Feelings of the season. Feelings of winter. Ein Geflecht aus verdichteter Zeit, stiller Intimität und kalter Luft, die in überheizte Räume dringt. Der Winter entfaltet sich ohne klare Grenze. Manchmal bricht er über Nacht ein, ein anderes Mal hält er sich wochenlang an der Schwelle.

Feelings of the season IV präsentiert Werke von Antonio Ballester Moreno, Mirko Baselgia, Lêna Bùi, Chen Sixin, Klodin Erb, Hu Qingyan, Miao Miao, Loredana Sperini, Rebekka Steiger, Ju Ting, Alice Wang und Wiedemann/Mettler. Zwölf Künstler:innen, zwölf Positionen. Keine Themenausstellung, sondern eine Zusammenstellung, die einer bestimmten Stimmung folgt. Jedes Werk steht für sich, und doch teilen alle eine gemeinsame Atmosphäre.

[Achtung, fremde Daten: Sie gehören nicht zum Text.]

==> config.mk <==
export PLATFORM = sky130hd
export DESIGN_NAME = mem_responder
export DESIGN_NICKNAME = d
export VERILOG_FILES = /design/src/rtl/mem_responder.sv
export SDC_FILE = /design/constraint.sdc
export NUM_CORES = 2
export LEC_CHECK = 0
export BUFFER_PORTS_ARGS = -buffer_cell sky130_fd_sc_hd__buf_4
export CORE_MARGIN = 8
export CORE_UTILIZATION = 59
export CTS_BUF_LIST = sky130_fd_sc_hd__clkbuf_8
export DETAILED_ROUTE_END_ITERATION = 8
export GPL_TIMING_DRIVEN = 1
export PLACE_DENSITY = 0.76
export SLEW_MARGIN = 20
export SYNTH_ARGS = -nofsm -noshare
export SYNTH_HDL_FRONTEND = slang
export SYNTH_SLANG_ARGS = --single-unit
==> constraint.sdc <==
create_clock -name clk -period 4.95 [get_ports clk]
set_input_delay 0.7425 -clock clk [delete_from_list [all_inputs] [get_ports clk]]
set_output_delay 0.7425 -clock clk [all_outputs]
set_load 0.005 [all_outputs]
<file path="src/rtl/vga_pkg.sv">
// Shared VGA-path definitions: raster limits, colour type,
// scale encodings and the overlay configuration bundle.
package vga_pkg;

  localparam int H_ACTIVE = 640;
  localparam int V_ACTIVE = 480;
  localparam int RGB_W    = 3;
  localparam int LATENCY  = 2;

  typedef logic [RGB_W-1:0] rgb_t;
  typedef logic [1:0]       scale_t;

  localparam scale_t SCALE_1X = 2'd0;
  localparam scale_t SCALE_2X = 2'd1;
  localparam scale_t SCALE_4X = 2'd2;

  typedef struct packed {
    logic [9:0] x;
    logic [9:0] y;
    scale_t     scale;
    rgb_t       color;
  } ovl_cfg_t;

  // Encoding 3 is reserved and renders as 4x.
  function automatic scale_t scale_shift(scale_t s);
    return (s > SCALE_4X) ? SCALE_4X : s;
  endfunction

endpackage

</file>
<file path="src/rtl/text_overlay_if.sv">
// Pixel, configuration, ROM and output signals of the
// text overlay; slave is the overlay, master its parent.
interface text_overlay_if
  import vga_pkg::*;
#(
  parameter int WIDTH  = 216,
  parameter int ADDR_W = 6
);
  logic [9:0]        HCount;
  logic [9:0]        VCount;
  logic [9:0]        pos_x;
  logic [9:0]        pos_y;
  scale_t            scale;
  rgb_t              color;
  logic              cfg_load;
  logic              blink_en;
  logic [ADDR_W-1:0] rom_addr;
  logic [WIDTH-1:0]  rom_data;
  logic              titleon;
  rgb_t              rgb;

  modport slave (
    input  HCount, VCount, pos_x, pos_y,
    input  scale, color, cfg_load, blink_en,
    input  rom_data,
    output rom_addr, titleon, rgb
  );

  modport master (
    output HCount, VCount, pos_x, pos_y,
    output scale, color, cfg_load, blink_en,
    output rom_data,
    input  rom_addr, titleon, rgb
  );
endinterface

</file>
<file path="src/rtl/text_overlay_blink_ctrl.sv">
// Frame counter and visible flag for text blinking;
// the counter only advances on frame boundaries.
module text_blink_ctrl #(
  parameter int BLINK_FRAMES = 30
) (
  input  logic clk,
  input  logic reset,
  input  logic frame_boundary,
  input  logic blink_en,
  output logic visible
);
  localparam logic [7:0] LAST = 8'(BLINK_FRAMES - 1);

  logic [7:0] cnt_q, cnt_d;
  logic       vis_q, vis_d;

  always_comb begin
    cnt_d = cnt_q;
    vis_d = vis_q;
    if (!blink_en) begin
      cnt_d = '0;
      vis_d = 1'b1;
    end else if (frame_boundary) begin
      if (cnt_q == LAST) begin
        cnt_d = '0;
        vis_d = ~vis_q;
      end else begin
        cnt_d = cnt_q + 8'd1;
      end
    end
  end

  always_ff @(posedge clk or posedge reset) begin
    if (reset) begin
      cnt_q <= '0;
      vis_q <= 1'b1;
    end else begin
      cnt_q <= cnt_d;
      vis_q <= vis_d;
    end
  end

  assign visible = vis_q;
endmodule

</file>
<file path="src/rtl/text_overlay.sv">
// Two-stage bitmap text overlay: stage 1 addresses the ROM,
// stage 2 picks the pixel bit and colour.
module text_overlay
  import vga_pkg::*;
#(
  parameter int         WIDTH        = 216,
  parameter int         HEIGHT       = 36,
  parameter int         ADDR_W       = 6,
  parameter logic [9:0] X0           = 10'd225,
  parameter logic [9:0] Y0           = 10'd5,
  parameter rgb_t       COLOR0       = 3'b001,
  parameter int         BLINK_FRAMES = 30
) (
  input logic           clk,
  input logic           reset,
  text_overlay_if.slave ov
);
  localparam int COL_W = $clog2(WIDTH);
  localparam ovl_cfg_t CFG0 = '{
    x: X0, y: Y0, scale: SCALE_1X, color: COLOR0
  };

  ovl_cfg_t act_q, act_d, shd_q, shd_d;
  ovl_cfg_t cfg_in, eff;
  logic     boundary, visible, hit;
  scale_t   sh;
  logic [10:0] right, bottom;
  logic [9:0]  dx, dy;

  logic [ADDR_W-1:0] rom_addr_q, rom_addr_d;
  logic [COL_W-1:0]  col_q, col_d;
  logic              hit_q, hit_d;
  rgb_t              clr_q, clr_d;
  logic              titleon_q, titleon_d;
  rgb_t              rgb_q, rgb_d;

  assign boundary = (ov.HCount == 10'd0)
                  && (ov.VCount == 10'd0);
  assign cfg_in = '{
    x: ov.pos_x, y: ov.pos_y,
    scale: ov.scale, color: ov.color
  };

  // The boundary pixel already sees the new frame's config.
  always_comb begin
    shd_d = ov.cfg_load ? cfg_in : shd_q;
    eff   = act_q;
    if (boundary) begin
      eff = ov.cfg_load ? cfg_in : shd_q;
    end
    act_d = eff;
  end

  always_comb begin
    sh     = scale_shift(eff.scale);
    right  = {1'b0, eff.x} + (11'(WIDTH) << sh) - 11'd1;
    bottom = {1'b0, eff.y} + (11'(HEIGHT) << sh) - 11'd1;
    hit    = (ov.HCount >= eff.x)
          && ({1'b0, ov.HCount} <= right)
          && (ov.VCount >= eff.y)
          && ({1'b0, ov.VCount} <= bottom);
    dx     = ov.HCount - eff.x;
    dy     = ov.VCount - eff.y;
    hit_d      = hit;
    clr_d      = eff.color;
    col_d      = hit ? COL_W'(dx >> sh) : '0;
    rom_addr_d = hit ? ADDR_W'(dy >> sh) : '0;
  end

  always_comb begin
    titleon_d = hit_q & ov.rom_data[col_q] & visible;
    rgb_d     = titleon_d ? clr_q : '0;
  end

  always_ff @(posedge clk or posedge reset) begin
    if (reset) begin
      act_q      <= CFG0;
      shd_q      <= CFG0;
      rom_addr_q <= '0;
      col_q      <= '0;
      hit_q      <= 1'b0;
      clr_q      <= '0;
      titleon_q  <= 1'b0;
      rgb_q      <= '0;
    end else begin
      act_q      <= act_d;
      shd_q      <= shd_d;
      rom_addr_q <= rom_addr_d;
      col_q      <= col_d;
      hit_q      <= hit_d;
      clr_q      <= clr_d;
      titleon_q  <= titleon_d;
      rgb_q      <= rgb_d;
    end
  end

  text_blink_ctrl #(
    .BLINK_FRAMES(BLINK_FRAMES)
  ) u_blink (
    .clk           (clk),
    .reset         (reset),
    .frame_boundary(boundary),
    .blink_en      (ov.blink_en),
    .visible       (visible)
  );

  assign ov.rom_addr = rom_addr_q;
  assign ov.titleon  = titleon_q;
  assign ov.rgb      = rgb_q;
endmodule

</file>
<file path="src/flat_wrapper.sv">
// flat-port wrapper written by rule: the top's interface ports become plain ports
module text_overlay_flat import vga_pkg::*;
#(
  parameter int         WIDTH        = 216,
  parameter int         HEIGHT       = 36,
  parameter int         ADDR_W       = 6,
  parameter logic [9:0] X0           = 10'd225,
  parameter logic [9:0] Y0           = 10'd5,
  parameter rgb_t       COLOR0       = 3'b001,
  parameter int         BLINK_FRAMES = 30
)
  (clk, reset, ov_HCount, ov_VCount, ov_pos_x, ov_pos_y, ov_scale, ov_color, ov_cfg_load, ov_blink_en, ov_rom_data, ov_rom_addr, ov_titleon, ov_rgb);
  text_overlay_if #(.WIDTH(WIDTH), .ADDR_W(ADDR_W)) ov_i ();
  input logic clk;
  input logic reset;
  input wire logic [$bits(ov_i.HCount)-1:0] ov_HCount;
  input wire logic [$bits(ov_i.VCount)-1:0] ov_VCount;
  input wire logic [$bits(ov_i.pos_x)-1:0] ov_pos_x;
  input wire logic [$bits(ov_i.pos_y)-1:0] ov_pos_y;
  input wire logic [$bits(ov_i.scale)-1:0] ov_scale;
  input wire logic [$bits(ov_i.color)-1:0] ov_color;
  input wire logic [$bits(ov_i.cfg_load)-1:0] ov_cfg_load;
  input wire logic [$bits(ov_i.blink_en)-1:0] ov_blink_en;
  input wire logic [$bits(ov_i.rom_data)-1:0] ov_rom_data;
  output wire logic [$bits(ov_i.rom_addr)-1:0] ov_rom_addr;
  output wire logic [$bits(ov_i.titleon)-1:0] ov_titleon;
  output wire logic [$bits(ov_i.rgb)-1:0] ov_rgb;
  assign ov_i.HCount = ov_HCount;
  assign ov_i.VCount = ov_VCount;
  assign ov_i.pos_x = ov_pos_x;
  assign ov_i.pos_y = ov_pos_y;
  assign ov_i.scale = ov_scale;
  assign ov_i.color = ov_color;
  assign ov_i.cfg_load = ov_cfg_load;
  assign ov_i.blink_en = ov_blink_en;
  assign ov_i.rom_data = ov_rom_data;
  assign ov_rom_addr = ov_i.rom_addr;
  assign ov_titleon = ov_i.titleon;
  assign ov_rgb = ov_i.rgb;
  text_overlay #(.WIDTH(WIDTH), .HEIGHT(HEIGHT), .ADDR_W(ADDR_W), .X0(X0), .Y0(Y0), .COLOR0(COLOR0), .BLINK_FRAMES(BLINK_FRAMES)) u_core (.clk(clk), .reset(reset), .ov(ov_i));
endmodule
</file>
<file path="config.mk">
export PLATFORM = sky130hd
export DESIGN_NAME = text_overlay_flat
export DESIGN_NICKNAME = d
export VERILOG_FILES = /design/src/rtl/vga_pkg.sv /design/src/rtl/text_overlay_if.sv /design/src/rtl/text_overlay_blink_ctrl.sv /design/src/rtl/text_overlay.sv /design/src/flat_wrapper.sv
export SDC_FILE = /design/constraint.sdc
export NUM_CORES = 1
export LEC_CHECK = 0
export BUFFER_PORTS_ARGS = -buffer_cell sky130_fd_sc_hd__buf_4
export CAP_MARGIN = 20
export CORE_ASPECT_RATIO = 1.2
export CORE_MARGIN = 2
export CORE_UTILIZATION = 45
export CTS_CLUSTER_SIZE = 40
export DETAILED_ROUTE_END_ITERATION = 10
export MAX_ROUTING_LAYER = met4
export PLACE_DENSITY = 0.7
export SLEW_MARGIN = 20
export SYNTH_ARGS = -nofsm -noshare
export SYNTH_HDL_FRONTEND = slang
export SYNTH_SLANG_ARGS = --single-unit
</file>
<file path="constraint.sdc">
create_clock -name clk -period 13.3 [get_ports clk]
set_input_delay 0 -clock clk [delete_from_list [all_inputs] [get_ports clk]]
set_output_delay 0 -clock clk [all_outputs]
set_load 0.02 [all_outputs]
</file>
# After elaboration in Yosys (flattened, before gate mapping)
# Cells that the tools add are included.
# word_totals
regBits	81
out_inout_bits	10
# classes
add_sub_neg	7
n_lt_le_gt_ge	6
eq_ne	3
shifts	4
mux	14
n_bitwise	3
n_reduce_logical	7
# op_table
operator	count
$mux 25	2
$mux 8	4
$add 10x11->11	2
$le 10x11->1	2
$sub 11x1->11 const B	2
$ge 10x10->1	2
$logic_not 10->1	2
$sub 10x10->10	2
$shl 6x2->11 const A	1
$shl 8x2->11 const A	1
$shr 10x2->6	1
$shr 10x2->8	1
$lt 8x9->1 const B	1
$add 8x1->8 const B	1
$bmux 1 s8	1
$eq 8x5->1 const B	1
$mux 6	1
$logic_and 1x1->1	4
$mux 1	4
$ne 2x1->1 const B	2
$mux 3	1
$and 1x1->1	2
$gt 2x2->1 const B	1
$mux 2	1
2 further kinds	2

# Depth between registers and ports, before layout
# depth
word_depth	13
depth_mapped	24

# Cells and area by module
# A second synthesis with hierarchy kept.
# unflattened
hier_cells	727
hier_area_um2	7435.9
# modules_own_cells
mod	instances	cells_each	area_each_um2
text_overlay	1	671	6916.6
text_blink_ctrl	1	56	519.2

# Worst setup path after synthesis
# Ideal clock, no wire load.
# synth_path
kind	input to register
startpoint	in ov_VCount[4]
endpoint	reg u_core.col_q[3]
setup_ns	0.094
t_arrival_ns	4.804
path_slack_ns	8.402
path_stages	22
cell_sequence	nor4_1 > nand3_1 > nor2_4 > mux2i_1 > clkbuf_1 > nand2_1 > ha_1 > inv_1 > fa_1 > a21o_1 > a21oi_1 > o21bai_1 > a21oi_1 > xor2_1 > ha_1 > a21o_1 > a21o_1 > a221o_1 > nand4b_1 > o2111ai_1 > buf_2 > a211oi_1
# synth_via
elab_chain_cells	13
# synth_rtl
item	line_no	rtl
start, declared	flat_wrapper.sv:17	input wire logic [$bits(ov_i.VCount)-1:0] ov_VCount;
$logic_not 10->1	text_overlay.sv:38	&& (ov.VCount == 10'd0);
$logic_and 1x1->1	text_overlay.sv:38	
$mux 25	text_overlay.sv:48	if (boundary) begin
$gt 2x2->1	vga_pkg.sv:26	return (s > SCALE_4X) ? SCALE_4X : s;
$mux 2	vga_pkg.sv:26	
$shl 8x2->11	text_overlay.sv:56	right = {1'b0, eff.x} + (11'(WIDTH) << sh) - 11'd1;
$add 10x11->11	text_overlay.sv:56	
$sub 11x1->11	text_overlay.sv:56	
$le 10x11->1	text_overlay.sv:59	&& ({1'b0, ov.HCount} <= right)
$logic_and 1x1->1	text_overlay.sv:59	
$logic_and 1x1->1	text_overlay.sv:60	&& (ov.VCount >= eff.y)
$logic_and 1x1->1	text_overlay.sv:61	&& ({1'b0, ov.VCount} <= bottom);
$mux 8 (*)	text_overlay.sv:66	col_d = hit ? COL_W'(dx >> sh) : '0;
named net u_core.col_d[3]	text_overlay.sv:31	logic [COL_W-1:0] col_q, col_d;
end signal, assigned	text_overlay.sv:89	col_q <= col_d;
end, declared	text_overlay.sv:31	
# The timed path passes the listed nets; every way through them passes the cells marked *.
# A chain may end at the register's enable or synchronous reset.

# Final worst setup path
# layout_path
startpoint	in ov_VCount[4]
endpoint	reg u_core.col_q[5]
# Same word-level chain as after synthesis.

==> results.md <==
- IO buf count: 274
- Worst Clk Skew: 4.60 ps
- Mapped Area: 7450 um^2
- Fillers: 1397
- Overflow after GRT: 0
- Post-synthesis mux area share: 24.1%
- RSZ-0062 raised after global routing: false
- Simple logic cell fraction of the synthesized area: 13.0%
- Post-DP HPWL: 18600 um
- WL/cell: 19.0 um
- Compound-Gate Fraction of Synth Area: 12.9%
- Synth Area in XOR/XNOR: 3.41%
- TNS Setup: 0 ps
- Critical path type: in -> reg
- Vias: 6998
- Combinational power share: 27.3%
- Ys Warns: 0
- CTS buffer count: 9
- Reg clk slew, reported paths: 60 ps
- Switching part of the total: 26.2%
- Pleak: 4.86 nW
- First-pass DRT Iterations: 5
- Final Cycle Share: 40.4%
- Vias in the first global route: 7243
- Crit path depth: 22
- Synth async-reset ratio: 100%
- Crit. End Element: flip-flop
- CTS Buffer Depth: 2
- Setup violators final: 0
- Clk pwr share: 34.8%
- Sequential power share: 37.9%
- Post-synth top area share: 21.5%
- Critical Path, Cell by Cell: buf_4 -> nor4_1 -> nand3_1 -> nor2_4 -> mux2i_2 -> inv_2 -> nand2_1 -> ha_1 -> inv_1 -> ha_1 -> a21o_1 -> a21oi_1 -> o21bai_1 -> a21oi_1 -> xor2_1 -> ha_1 -> a21o_1 -> a21o_1 -> a221o_1 -> nand4b_1 -> o2111ai_2 -> nor3_1
- Largest cells by area after synthesis: dfrtp_1, mux4_2, ha_1
- Final hold violations: 0
- Pre-CTS setup slack: 7670 ps
- Die Y: 145 um
- Status: completed
- Int Pwr: 0.512 mW
- Leading area contributor after synthesis: dfrtp_1
- Top_reg_cell synth: dfrtp_1
- First-pass GRT wire length: 36700 um
- Initial antenna violation count: 2
- I/O pins: 275
- Largest family of logic cells by synthesized area: multiplexers
- Synthesis-stage register bit count: 79
- Top-count cell post-synth: ha_1
- Worst path max stage delay: 860 ps
- Crit start category: input port
- Synth Instances: 739
- Top delay family on crit path: compound AO/OA/AOI/OAI gates
- Hold depth: 2
- Antenna-violating nets left: 0
- Crit Path Max Fanout: 17
- Largest net degree at the start of global routing: 80
- Syn nets: 1084
- Fin nets: 1371
- WL final: 23600 um
- Share of cells above drive strength 1: 38.5%
- Worst hold path class: in -> reg
- Post-synth EDFFs: 0
- Critical Path RT: 13530 ps
- Max-cap violations: 0
- Relative slew slack: 31.5%
- Most frequent cells after synthesis: ha_1, inv_1, dfrtp_1, nand2_1, mux4_2
- FF-to-FF path depth: 19
- Pins over their slew limit: 0
- Routability Congestion: 0.983
- Library cells used by synthesis: 67
- Mapped Avg Cell Area: 10.1 um^2
- Tightest Pin Transition: 1010 ps
- VDD IR max: 57.1 uV
- CTS root buf: clkbuf_16
- Critical Path AT: 5610 ps
- Total track usage: 27.4%
- Residual DRC: 0
- Seq/Total Area, Yosys: 26.8%
- Area growth syn-to-layout: 37.5%
- CP max-delay cell: mux2i_2
- H-tree depth: 3
- Buf/Inv on CP: 3
- Die X: 121 um
- Tmin final: 5380 ps
- Final setup margin: 7920 ps
- Initial drt markers: 425
- Core area: 16200 um^2
- Fmax: 0.186 GHz
- Via-per-instance ratio: 5.62
- Clock sinks: 79
- Starting density of the core: 45.9%
- Row count: 51
- CTS tree: yes
- Die area: 17600 um^2
- Net Sw Power: 0.181 mW
- Clk Latency, worst-skew pair: 330 ps
- Power Total: 0.693 mW
- Post-Synth Adder-Cell Area: 13.8%
- Pwr dens: 67.7 nW/um^2
==> metrics by stage <==
step	area (um^2)	instances	utilization, %	hold WS, ps
6_report	10200	1245	63.2	213
4_1_cts	10200	1241	62.9	25.0
2_1_floorplan	7450	739	-	39.3
3_5_place_dp	9650	1199	59.5	190
5_1_grt	10200	1245	63.2	230
3_3_place_gp	9640	1199	59.5	185
==> timing repair <==
item                                   in CTS  in global routing
endpoints found under the hold margin      29                 16
hold buffers                               26                  1
resized for setup                           0                  0
buffers inserted                            0                  0
==> power by group through the flow <==
| stage | sequential (mW) | clock, mW | combinational, mW |
|---|---|---|---|
| floorplan | 0.261 | 0 | 0.0994 |
| global route | 0.265 | 0.256 | 0.205 |
| CTS | 0.263 | 0.245 | 0.189 |
| finish | 0.263 | 0.241 | 0.189 |
| global placement | 0.267 | 0 | 0.180 |
| detailed placement | 0.268 | 0 | 0.181 |
==> worst paths after layout <==
check / start / endpoint / slack (ps)
max in group asynchronous: reset / u_core.shd_q[7] / 12400
hold / removal: ov_cfg_load / u_core.shd_q[5] / 210
hold reg to reg: u_core.clr_q[0] / u_core.ov.rgb[0] / 470
setup / recovery: ov_VCount[4] / u_core.col_q[5] / 7920
setup reg to reg: u_core.shd_q[3] / u_core.col_q[5] / 8040
min in group asynchronous: reset / u_core.shd_q[18] / 270
==> flip-flops by register name, summed over array words and instances, names as in the netlist <==
register                count
u_core.act_q               25
u_core.clr_q                1
u_core.col_q                8
u_core.hit_q                1
u_core.ov.rgb               3
u_core.ov.rom_addr          6
u_core.ov.titleon           1
u_core.shd_q               25
u_core.u_blink.cnt_q        8
u_core.u_blink.visible      1
==> logic make-up after synthesis <==
group,after synthesis
adder cells (fa/ha/maj),80
multiplexers,115
flip-flops,79
AO/OA/AOI/OAI,136
other,1
XOR/XNOR,29
buffers and inverters,105
AND/OR/NAND/NOR,194
==> final cells by class <==
type	count	area, um^2	share of cell area, %
diodes	2	5.00	0.0489
clock buffers	12	236	2.31
clock inverters	4	47.5	0.464
inverters	74	278	2.71
multi-input cells	555	5010	49.0
flip-flops and latches	79	2000	19.5
well taps	212	265	2.59
repair buffers	307	2390	23.4
==> cell usage in the layout (no fill, tap or decap), types with 4 or more instances in the layout <==
| cell | count |
|---|---|
| o31ai_1 | 4 |
| or3_1 | 7 |
| a311oi_1 | 4 |
| buf_4 | 279 |
| dfrtp_1 | 62 |
| a21oi_1 | 23 |
| inv_1 | 72 |
| nor4_1 | 5 |
| mux2_2 | 29 |
| nor2_1 | 41 |
| nand4_1 | 9 |
| xnor2_1 | 11 |
| dlygate4sd3_1 | 27 |
| dfstp_2 | 15 |
| o21ai_0 | 19 |
| mux2i_1 | 37 |
| clkbuf_16 | 9 |
| nand3_1 | 26 |
| nor3_1 | 16 |
| nand2b_1 | 6 |
| o21a_1 | 4 |
| nand2_1 | 49 |
| a41oi_1 | 4 |
| a21o_1 | 21 |
| mux4_2 | 48 |
| a22oi_1 | 9 |
| fa_1 | 4 |
| o211ai_1 | 7 |
| nor2b_1 | 15 |
| xor2_1 | 18 |
| ha_1 | 76 |
| a211oi_1 | 14 |
==> per-layer routing <==
metal / track usage, % / up-vias / routed length [um]
li1: - / 3320 / -
met1: 28.5 / 3353 / 8500
met2: 47.9 / 252 / 12200
met3: 5.54 / 73 / 1700
met4: 14.7 / 0 / 1210
met5: - / - / 0
Power figures use the tool's default switching activity.
==> src/rtl/irq_ctrl.sv <==
// Prioritised 8-source interrupt controller with MASK/PEND/STAT registers and an IDLE/REQ/SERV handshake FSM.
// Optional macro IRQ_CTRL_EDGE_EN selects edge-latched pending bits; the default build is level mode.
module irq_ctrl (
    input  logic       clk,
    input  logic       rst,
    input  logic [7:0] irq_src,
    input  logic       iack,
    input  logic       reg_we,
    input  logic [1:0] reg_addr,
    input  logic [7:0] reg_din,
    output logic [7:0] reg_dout,
    output logic       irq,
    output logic [2:0] irq_vec,
    output logic       irq_busy
);

    // state | meaning
    // IDLE  | nothing requested; waiting for an active (pending and unmasked) source
    // REQ   | irq asserted; waiting for an iack rising edge or for act to drop
    // SERV  | source irq_vec in service; waiting for the iack falling edge
    typedef enum logic [1:0] {IDLE, REQ, SERV} state_t;

    state_t     state;
    logic [7:0] mask;
    logic [7:0] pend;
    logic [7:0] act;
    logic [2:0] sel;
    logic       iack_d;
    logic       ack_rise;
    logic       ack_fall;

    assign act      = pend & mask;
    assign ack_rise = iack & ~iack_d;
    assign ack_fall = ~iack & iack_d;
    assign irq      = (state == REQ);

    always_comb begin
        sel = 3'd0;
        for (int i = 7; i >= 0; i--) begin
            if (act[i]) sel = 3'(i);
        end
    end

`ifdef IRQ_CTRL_EDGE_EN
    logic [7:0] src_d;
    logic [7:0] pend_q;
    logic [7:0] w1c;
    logic [7:0] ack_clr;
    logic       capture;

    assign capture = (state == REQ) && ack_rise && (act != 8'h00);
    assign w1c     = (reg_we && reg_addr == 2'd1) ? reg_din : 8'h00;
    assign ack_clr = capture ? (8'h01 << sel) : 8'h00;
    assign pend    = pend_q;

    // A new rising edge in the same cycle as a clear keeps the bit set.
    always_ff @(posedge clk) begin
        if (!rst) begin
            src_d  <= 8'h00;
            pend_q <= 8'h00;
        end else begin
            src_d  <= irq_src;
            pend_q <= (pend_q & ~(w1c | ack_clr)) | (irq_src & ~src_d);
        end
    end
`else
    assign pend = irq_src;
`endif

    always_ff @(posedge clk) begin
        if (!rst) begin
            mask <= 8'h00;
        end else if (reg_we && reg_addr == 2'd0) begin
            mask <= reg_din;
        end
    end

    // Priority is resolved at the acknowledge edge, so late higher-priority arrivals win.
    always_ff @(posedge clk) begin
        if (!rst) begin
            state    <= IDLE;
            iack_d   <= 1'b0;
            irq_vec  <= 3'd0;
            irq_busy <= 1'b0;
        end else begin
            iack_d <= iack;
            case (state)
                IDLE: begin
                    if (act != 8'h00) state <= REQ;
                end
                REQ: begin
                    if (act == 8'h00) begin
                        state <= IDLE;
                    end else if (ack_rise) begin
                        state    <= SERV;
                        irq_vec  <= sel;
                        irq_busy <= 1'b1;
                    end
                end
                SERV: begin
                    if (ack_fall) begin
                        state    <= IDLE;
                        irq_busy <= 1'b0;
                    end
                end
                default: state <= IDLE;
            endcase
        end
    end

    always_comb begin
        reg_dout = 8'h00;
        case (reg_addr)
            2'd0:    reg_dout = mask;
            2'd1:    reg_dout = pend;
            2'd2:    reg_dout = {irq_busy, irq, 3'b000, irq_vec};
            default: reg_dout = 8'h00;
        endcase
    end

endmodule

Manche Arbeiten wirken, als hätten sie sich in der Kälte verdichtet. Klodin Erbs Raketen-Bilder erinnern an vereiste Ikonen, kirchenähnliche Hybride aus Kristall. Jede ist nach einer realen Rakete benannt, als hielten sie den Atem an vor dem Start, was den statischen Bildern eine gedämpfte Bewegung verleiht. Erbs Nachtisch dagegen setzt eine Note festlicher Opulenz. Hybride Figuren treten als überreife Gaben hervor: teils Frucht, teils Fleisch, teils Ornament. Genuss und Verfall liegen eng beieinander, wie ein Festtisch, nachdem die Gäste gegangen sind: zerknüllte Servietten, etwas Süßes noch in der Luft. Alice Wangs Werke sind Nahaufnahmen, mikroskopisch und kosmisch zugleich. Ihre Meteoriten-Scans schimmern silbrig, wirken gesplittert, wie Eis, das sich gegen den Moment des Brechens stemmt. Lêna Bùis Seidenmalerien flackern zwischen Botanischem und Anatomischem. Sie wirken vom Rhythmus der Jahreszeit durchdrungen: verlangsamt, wachsam, nah. Wie der Winter selbst fordern sie Nähe und belohnen den geduldigen Blick. Miao Miaos Bäume sind ruhig und spröde. Dahinter Fenster und Wände, flachgedrückte Stadtschichten. Sie liegen in einer schwebenden Pause, eine Art Verdichtung von Erinnerung und Zeit. Rebekka Steigers Gemälde ruft eine nächtliche Szene hervor: zwei geisterhafte Reiter, die sich durch einen tiefblauen Himmel bewegen. Die Stimmung erinnert an eine frostige Winternacht. Die Palette ist eisig, aber pulsierend: Farbwaschungen flackern auf, während sich Pigmentschichten wie Wolkendecke oder kosmischer Staub absetzen.

Feelings of the season IV orientiert sich weniger am Winter als Motiv, sondern vielmehr daran, wie sich die Jahreszeit anfühlt. Wie Werke sich in einem Raum verhalten, wenn es draußen kalt ist.